BRIEF:
In the data, find each line where the word "wirelength" appears and list that line.

[Records from a data collection]
## config.mk

```make
export PLATFORM = sky130hd
export DESIGN_NAME = kch_ctrl
export DESIGN_NICKNAME = d
export VERILOG_FILES = /design/src/hw/rtl/kch_pkg.sv /design/src/hw/rtl/kch_ctrl.sv
export SDC_FILE = /design/constraint.sdc
export NUM_CORES = 1
export LEC_CHECK = 0
export ABC_AREA = 0
export CAP_MARGIN = 15
export CELL_PAD_IN_SITES_DETAIL_PLACEMENT = 1
export CELL_PAD_IN_SITES_GLOBAL_PLACEMENT = 1
export CORE_AREA = 2 2 39 41
export DETAILED_ROUTE_END_ITERATION = 8
export DIE_AREA = 0 0 41 43
export DONT_BUFFER_PORTS = 1
export PLACE_DENSITY = 0.34
export SETUP_SLACK_MARGIN = 0.3
export SYNTH_ARGS = -nofsm -noshare
export SYNTH_HDL_FRONTEND = slang
export SYNTH_SLANG_ARGS = --single-unit
export TNS_END_PERCENT = 30
```

## constraint.sdc

```tcl
create_clock -name clk -period 1.7 [get_ports clk]
set_input_delay 0.34 -clock clk [delete_from_list [all_inputs] [get_ports clk]]
set_output_delay 0.34 -clock clk [all_outputs]
set_load 0.02 [all_outputs]
```

## src/hw/rtl/kch_pkg.sv

```systemverilog
// Shared types and constants for the k-mer count histogram.
package kch_pkg;

    localparam int HIST_AW = 16;
    localparam int COUNT_W = 32;
    localparam int CODE_W  = 16;
    localparam int RUN_W   = 4;

    localparam logic [RUN_W-1:0]   RUN_MAX      = 4'd15;
    localparam logic [COUNT_W-1:0] THRESH_RESET = 32'd32;
    localparam logic [COUNT_W-1:0] COUNT_MAX    = 32'hFFFF_FFFF;

    localparam logic [7:0] CHAR_LOWER_A = 8'h61;
    localparam logic [7:0] CHAR_LOWER_Z = 8'h7A;
    localparam logic [7:0] CHAR_UPPER_A = 8'h41;
    localparam logic [7:0] CHAR_UPPER_Z = 8'h5A;
    localparam logic [7:0] CHAR_C       = 8'h43;
    localparam logic [7:0] CHAR_G       = 8'h47;
    localparam logic [7:0] CHAR_T       = 8'h54;
    localparam logic [7:0] CASE_OFFSET  = 8'h20;

    localparam logic [1:0] BASE_A = 2'd0;
    localparam logic [1:0] BASE_C = 2'd1;
    localparam logic [1:0] BASE_G = 2'd2;
    localparam logic [1:0] BASE_T = 2'd3;

    localparam logic REQ_PUSH = 1'b0;
    localparam logic REQ_READ = 1'b1;

    typedef enum logic [1:0] {
        ST_CLEAR,
        ST_IDLE,
        ST_UPDATE
    } state_t;

    typedef struct packed {
        logic accept;
        logic load_result;
        logic clear_wr;
    } cmd_t;

    typedef struct packed {
        logic clear_last;
    } sts_t;

endpackage

```

## src/hw/rtl/kch_ctrl.sv

```systemverilog
// Controller state machine: clearing pass, item acceptance and result hand-off.
module kch_ctrl (
    input  logic          clk,
    input  logic          rst_n,
    input  logic          in_valid,
    output logic          in_ready,
    output logic          out_valid,
    input  logic          out_ready,
    input  kch_pkg::sts_t sts,
    output kch_pkg::cmd_t cmd
);

    kch_pkg::state_t state_reg;
    kch_pkg::state_t state_next;
    logic            out_valid_reg;
    logic            out_valid_next;
    logic            out_free;

    assign out_free = !out_valid_reg || out_ready;

    always_comb
    begin
        state_next = state_reg;
        case (state_reg)
            kch_pkg::ST_CLEAR:
            begin
                if (sts.clear_last)
                begin
                    state_next = kch_pkg::ST_IDLE;
                end
            end
            kch_pkg::ST_IDLE:
            begin
                if (in_valid)
                begin
                    state_next = kch_pkg::ST_UPDATE;
                end
            end
            kch_pkg::ST_UPDATE:
            begin
                if (out_free)
                begin
                    state_next = kch_pkg::ST_IDLE;
                end
            end
            default:
            begin
                state_next = kch_pkg::ST_CLEAR;
            end
        endcase
    end

    always_comb
    begin
        in_ready        = 1'b0;
        cmd.accept      = 1'b0;
        cmd.load_result = 1'b0;
        cmd.clear_wr    = 1'b0;
        case (state_reg)
            kch_pkg::ST_CLEAR:
            begin
                cmd.clear_wr = 1'b1;
            end
            kch_pkg::ST_IDLE:
            begin
                in_ready   = 1'b1;
                cmd.accept = in_valid;
            end
            kch_pkg::ST_UPDATE:
            begin
                cmd.load_result = out_free;
            end
            default:
            begin
                in_ready = 1'b0;
            end
        endcase
    end

    always_comb
    begin
        if (cmd.load_result)
        begin
            out_valid_next = 1'b1;
        end
        else if (out_ready)
        begin
            out_valid_next = 1'b0;
        end
        else
        begin
            out_valid_next = out_valid_reg;
        end
    end

    always_ff @(posedge clk or negedge rst_n)
    begin
        if (!rst_n)
        begin
            state_reg     <= kch_pkg::ST_CLEAR;
            out_valid_reg <= 1'b0;
        end
        else
        begin
            state_reg     <= state_next;
            out_valid_reg <= out_valid_next;
        end
    end

    assign out_valid = out_valid_reg;

    // An accepted transfer always moves on to the update step.
    a_accept_to_update: assert property (@(posedge clk) disable iff (!rst_n)
        (in_valid && in_ready) |=> (state_reg == kch_pkg::ST_UPDATE))
        else $error("accepted item did not reach update");

    // No item is taken while the histogram is still being cleared.
    a_no_accept_in_clear: assert property (@(posedge clk) disable iff (!rst_n)
        (state_reg == kch_pkg::ST_CLEAR) |-> !in_ready)
        else $error("item accepted during clearing pass");

    // The clearing pass only ends on its last address.
    a_clear_holds: assert property (@(posedge clk) disable iff (!rst_n)
        (state_reg == kch_pkg::ST_CLEAR && !sts.clear_last)
            |=> (state_reg == kch_pkg::ST_CLEAR))
        else $error("clearing pass ended early");

    // Completing an update always presents a result.
    a_update_presents: assert property (@(posedge clk) disable iff (!rst_n)
        cmd.load_result |=> out_valid_reg)
        else $error("update finished without a result");

endmodule

```

Yosys cells after proc, flatten, opt, wreduce, memory -nomap -nowiden

Cells that the tools add are included.

Output and inout port bits: 5
Register bits after elaboration: 3
Input port bits: 5
Logic and storage cells: 22

Equal/unequal tests: 5
Reductions and logical operators: 5
Mux-type cells: 10

Operator list:

| cell                 | count |
|---|---|
| $mux W1              | 6 |
| $mux W2              | 3 |
| $ne A2 B2 Y1 const B | 3 |
| $pmux W2 S3          | 1 |
| $reduce_and A3 Y1    | 1 |
| $eq A2 B1 Y1 const B | 1 |
| $eq A2 B2 Y1 const B | 1 |
| $logic_not A2 Y1     | 1 |
| $reduce_bool A2 Y1   | 1 |
| $logic_not A1 Y1     | 1 |
| $logic_or A1 B1 Y1   | 1 |

Longest topological paths before layout

Word-level depth: 4
Gate-level depth with buffers: 3
Mapped depth without buffers: 2

Least setup slack after synthesis

Ideal clock, no wire load.

Path type: reg2out
From: reg state_reg[0]
To: out cmd[1] (netlist name)
Data required time: 1.360 ns
Path slack: 0.579 ns
Path buffers: 1
Stages on the path, launching flop included: 4
Data arrival time: 0.781 ns
Cells stage by stage: dfrtp_1 -> nand2b_1 -> a21oi_1 -> buf_4

RTL lines:

| element                | RTL line        | source |
|---|---|---|
| start, declared        | kch_ctrl.sv:13  | `kch_pkg::state_t state_reg;` |
| start signal, assigned | kch_ctrl.sv:100 | `state_reg <= kch_pkg::ST_CLEAR;` |
| start signal, assigned | kch_ctrl.sv:105 | `state_reg <= state_next;` |
| end, declared          | kch_ctrl.sv:10  | `output kch_pkg::cmd_t cmd` |

==> Flow_metrics.wiki <==
{| class="wikitable"
! Metric !! Value
|-
| Overall track demand over capacity in global routing || 0.0644
|-
| Number of global-route vias before repair || 160
|-
| Critical Path End Type || output pin
|-
| Initial detailed-routing violation count || 2
|-
| Remaining max-slew budget at the tightest pin || 0.744
|-
| Final Max Tran Viols || 0
|-
| Post-synthesis sequential area ratio || 0.469
|-
| Crit Path Category || reg -> out
|-
| Num rows || 14
|-
| Maximum clock insertion buffer count || 2
|-
| Setup TNS Final || 0 ps
|-
| First-pass GRT wire length || 662 um
|-
| Synthesized cell area || 160 um2
|-
| Die height || 43 um
|-
| Die W || 41 um
|-
| Post-layout instance count excluding filler cells || 37
|-
| Final routed DRC violation total || 0
|-
| Flip-flop count of the largest register after layout || 2
|-
| Final worst path period share || 0.811
|-
| Average footprint of a synthesized cell || 9.42 um2
|-
| Number of clock sinks seen by CTS || 3
|-
| Commonest cells after routing, fill and taps aside || 3 x inv_1, 3 x clkbuf_4, 3 x dfrtp_1, 2 x nor2_1, 2 x and3b_2
|-
| Arrival time of the worst setup path || 1040 ps
|-
| Die area || 0.00176 mm2
|-
| Post-CTS Setup Repair Bufs || 0
|-
| Endpoints failing setup || 0
|-
| Number of max-cap violations || 0
|-
| Area growth, synth to finish || 38.3%
|-
| Top routing layer in use || met3
|-
| Number of nets produced by synthesis || 22
|-
| Final hold violation count || 0
|-
| Max rail drop VDD || 0.320 mV
|-
| RSZ-0062 raised after global routing || yes
|-
| Final nets || 27
|-
| Worst hold slack across all endpoints || 212 ps
|-
| Detailed placer's ending HPWL || 295 um
|-
| Fill cell instance count of the final layout || 170
|-
| Total number of vias || 135
|-
| Total met3 wirelength after detailed routing || 14 um
|-
| FF+latch count, synth || 3
|-
| Antenna fix cells || 0
|-
| Unique cell type count in the Yosys netlist || 12
|-
| Largest driver fanout on the critical path || 5
|-
| Mean number of vias per cell || 3.65
|-
| Number of buffers added by the clock tree synthesis step || 3
|-
| Pin count of the biggest net entering global routing || 8
|-
| Min cycle time layout || 1380 ps
|-
| Share of final-layout standard cells stronger than drive strength 1 || 0.286
|-
| Worst path required time || 1360 ps
|-
| I/O pin cnt || 10
|-
| PortBufs || 0
|-
| Pwr per Cell Area || 1970 mW/mm2
|-
| CORE AREA || 0.00138 mm2
|-
| Overall routed net length || 348 um
|-
| Outcome || finished clean
|-
| Clock insertion delay at the later pin of the skew report || 230 ps
|-
| Overall power of the completed layout || 0.436 mW
|-
| M1 wire length || 106 um
|-
| Routed length on met2 || 226 um
|-
| Post-Layout Inst Area || 221 um2
|-
| Number of placed instances with taps included || 32
|-
| Post-detailed-route wirelength per cell || 9.41 um
|-
| Transition time at the pin with the least slew margin || 382 ps
|-
| Gate count after technology mapping || 17
|-
| Worst Hold Class || in -> reg
|-
| Critical path's slowest cell || dfrtp_1
|-
| Cell breakdown of the critical path || nand2b_1 -> a21oi_4
|-
| Initial core utilization || 0.116
|-
| Clock transition at path regs || 30 ps
|-
| Setup slack at placement || 400 ps
|-
| GR Overflow Total || 0
|-
| Root Driver || clkbuf_4
|-
| Kind of launch point of the worst setup path || register
|-
| Leak pwr || 0.106 nW
|-
| Initial antenna violation count || 0
|-
| Crit path setup slack, layout || 322 ps
|-
| # H-tree levels || 1
|-
| Placed Area || 173 um2
|-
| CTS tree || yes
|-
| Global placer's final weighted congestion || 0.584
|-
| Worst-case clock skew || 1.25 ps
|-
| Antenna viol nets, final || 0
|-
| Utilization after layout || 0.160
|-
| Worst-case register-to-register setup slack || 660 ps
|-
| Yosys Warn Count || 0
|-
| F_max || 0.726 GHz
|-
| Count of TritonRoute iterations in the first routing pass || 2
|-
| CP peak stage delay || 400 ps
|}
[power breakdown]
part / total, mW / internal [mW] / leakage (nW) / switching, mW
logic: 0.153 / 0.0500 / 0.0532 / 0.103
clock network: 0.123 / 0.0878 / 0.0150 / 0.0351
registers: 0.160 / 0.103 / 0.0383 / 0.0571
[worst max-delay path, delay by kind of cell (launching register included)]
kind,cells,cell delay [ps]
compound gates,1,200
flops,1,400
simple gates,1,210
[cells by family (layout without fill, tap and decap cells)]
| kind of cell | Yosys count | in the layout | synth area share |
|---|---|---|---|
| buffers and inverters | 4 | 8 | 0.117 |
| AND/OR/NAND/NOR | 5 | 5 | 0.203 |
| AO/OA/AOI/OAI | 5 | 5 | 0.211 |
| flip-flops | 3 | 3 | 0.469 |
[routing by layer]
metal	GRT usage	up-vias
met3	0.0366	0
met1	0.0421	68
li1	-	65
met4	0.100	0
met5	0	-
met2	0.0906	2
[path summary, 6_finish.rpt]
check | endpoint | cells after the start | from
min | state_reg[0]$_DFFE_PN0P_ | 1 | in_valid
max in group asynchronous | state_reg[0]$_DFFE_PN0P_ | 1 | rst_n
min reg2reg | state_reg[0]$_DFFE_PN0P_ | 1 | state_reg[1]$_DFFE_PN0P_
max reg2reg | state_reg[1]$_DFFE_PN0P_ | 2 | out_valid$_DFFE_PN0P_
min in group asynchronous | out_valid$_DFFE_PN0P_ | 1 | rst_n
max | cmd[1] | 2 | state_reg[0]$_DFFE_PN0P_
[final cells by class]
cell class | count | area, um2 | share of cell area
clock buffers | 4 | 26.3 | 0.119
inverters | 3 | 11.3 | 0.0508
multi-input cells | 10 | 78.8 | 0.356
flip-flops and latches | 3 | 75.1 | 0.339
well taps | 16 | 20.0 | 0.0904
repair buffers | 1 | 10.0 | 0.0452
[Yosys cell counts (all sizes together)]
library cell | instances | share of area
inv | 3 | 0.070
o21ai | 1 | 0.031
nor2 | 2 | 0.047
buf | 1 | 0.047
a21oi | 1 | 0.031
nand2b | 1 | 0.039
dfrtp | 3 | 0.47
and3b | 2 | 0.12
o32ai | 1 | 0.055
o21bai | 1 | 0.047
a21o | 1 | 0.047
[what timing repair did]
| item | CTS | global route |
|---|---|---|
| gates resized for setup | 2 | 1 |
| cloned | 0 | 0 |
| endpoints found under the hold margin | 3 | 0 |
| setup endpoints to repair | 1 | 3 |
| hold buffers | 1 | 0 |
(Power assumes the default switching activity.)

ANSWER FOR THIS EXERCISE:
| Total met3 wirelength after detailed routing || 14 um
| Post-detailed-route wirelength per cell || 9.41 um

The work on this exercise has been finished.